A perspective on the issues affecting social impact investing – 2011 (Archive Copy)

This document featured on my LinkedIn page for some time, ostensibly to highlight to certain individuals that I am far from a “new convert” to social and sustainable investment, but I felt that after almost 15 years it is time to remove this in order to make room for other content which is perhaps a little more relevant to the work which I am currently doing. Nevertheless, I feel that this was an important examination of the situation at the time, even if only to a small group of interested parties. I may not agree with everything I then stated, I am a tad older and hopefully a little wiser than I once was. Arguably this was the paper that started me off on the journey to achieving my PhD 14 years later, yet I still can’t (won’t) write like an academic.
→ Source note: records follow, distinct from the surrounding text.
Background: an optimization exercise with open tools, aiming at small area. Do not read the settings as production practice.
Function was checked by simulation only, so behaviour that the tests miss may differ from the original.
Power and IR drop assume default switching activity.

==> flow/design.v (excerpt) <==
module axis_lane_packer #(
  parameter int LANE_W      = 8,
  parameter int LANES       = 4,
  parameter int DEPTH_LANES = 32,
  parameter int SEG_W       = 12
) (
  input  logic                    clk,
  input  logic                    arst,
  input  logic [LANES*LANE_W-1:0] s_data,
  input  logic [LANES-1:0]        s_keep,
  input  logic                    s_valid,
  input  logic                    s_last,
  output logic                    s_ready,
  output logic [LANES*LANE_W-1:0] m_data,
  output logic [LANES-1:0]        m_keep,
  output logic                    m_valid,
  output logic                    m_last,
  output logic                    m_seg,
  input  logic                    m_ready,
  input  logic [SEG_W-1:0]        seg_len,
  output logic                    keep_err
);
clock: 12.0 ns
lec_check: 0
cap_margin: 20
core_margin: 2
core_utilization: 35
place_density: 0.55
slew_margin: 20
synth_hierarchical: 1
standard.sh (not shown) runs the stock make flow with config.mk's settings and CLKGATE_MAP_FILE= SYNTH_SCRIPT=/design/flow/synth_recipe.tcl, a recipe that flattens the netlist after the stock synthesis.
==> flow/flow/run.sh <==
#!/bin/bash
set -euo pipefail
here=$(pwd)
CTS="-sink_clustering_enable -repair_clock_nets -sink_clustering_size 8 -sink_clustering_max_diameter 40 -dont_use_dummy_load -buf_list sky130_fd_sc_hd__clkbuf_4"
bash standard.sh "BUFFER_PORTS_ARGS=-buffer_cell sky130_fd_sc_hd__buf_1" "CTS_ARGS=$CTS" \
  "PRE_RESIZE_TCL=$here/flow/pre_resize.tcl" finish > run_make.log 2>&1
==> flow/flow/pre_resize.tcl <==
# Before repair_design: synthesis maps for speed and leaves many gates at a
# higher drive strength than the design's 12 ns clock needs. Swap each cell
# for the smallest-area cell of the same family (same function and pins,
# another drive strength); repair_design then fixes any slew or load limit
# this breaks, and the later timing repairs still run.
set n 0
set saved 0.0
foreach inst [get_cells *] {
  set cell [get_property $inst ref_name]
  if {![regexp {^(sky130_fd_sc_hd__[a-z0-9]+)_([0-9]+)$} $cell -> base drive]} { continue }
  if {[string match *clkbuf* $base] || [string match *dly* $base]} { continue }
  set cur [get_lib_cells -quiet $cell]
  if {$cur eq ""} { continue }
  set best $cell
  set best_area [get_property $cur area]
  foreach lc [get_lib_cells -quiet ${base}_*] {
    set name [get_property $lc name]
    if {![regexp "^${base}_\[0-9\]+\$" $name]} { continue }
    if {[get_property $lc dont_use]} { continue }
    set a [get_property $lc area]
    if {$a < $best_area} { set best $name; set best_area $a }
  }
  if {$best ne $cell} {
    set saved [expr {$saved + [get_property $cur area] - $best_area}]
    replace_cell $inst $best
    incr n
  }
}
puts "pre_resize: downsized $n instances, [format %.1f $saved] um2"
The first run ran to the end with no violations.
The intention was to have this handed to the then Secretary of State for Work and Pensions (IDS, now Sir IDS) in Edinburgh when he visited for an event organised by the group who asked me to write the paper. Given that his proposed benefits system reforms were less than popular, the event didn’t quite go according to plan. Angry protestors and projectile eggs may make for interesting media coverage but they can play havoc with organisational factors: The SOS came in through the rear entrance rather than face the crowd outside…and he never received his copy. I was interested (surprised) to see some of my words appear in someone else’s work a few years later. Imitation, it is said, is the sincerest form of flattery: Plagiarism is not.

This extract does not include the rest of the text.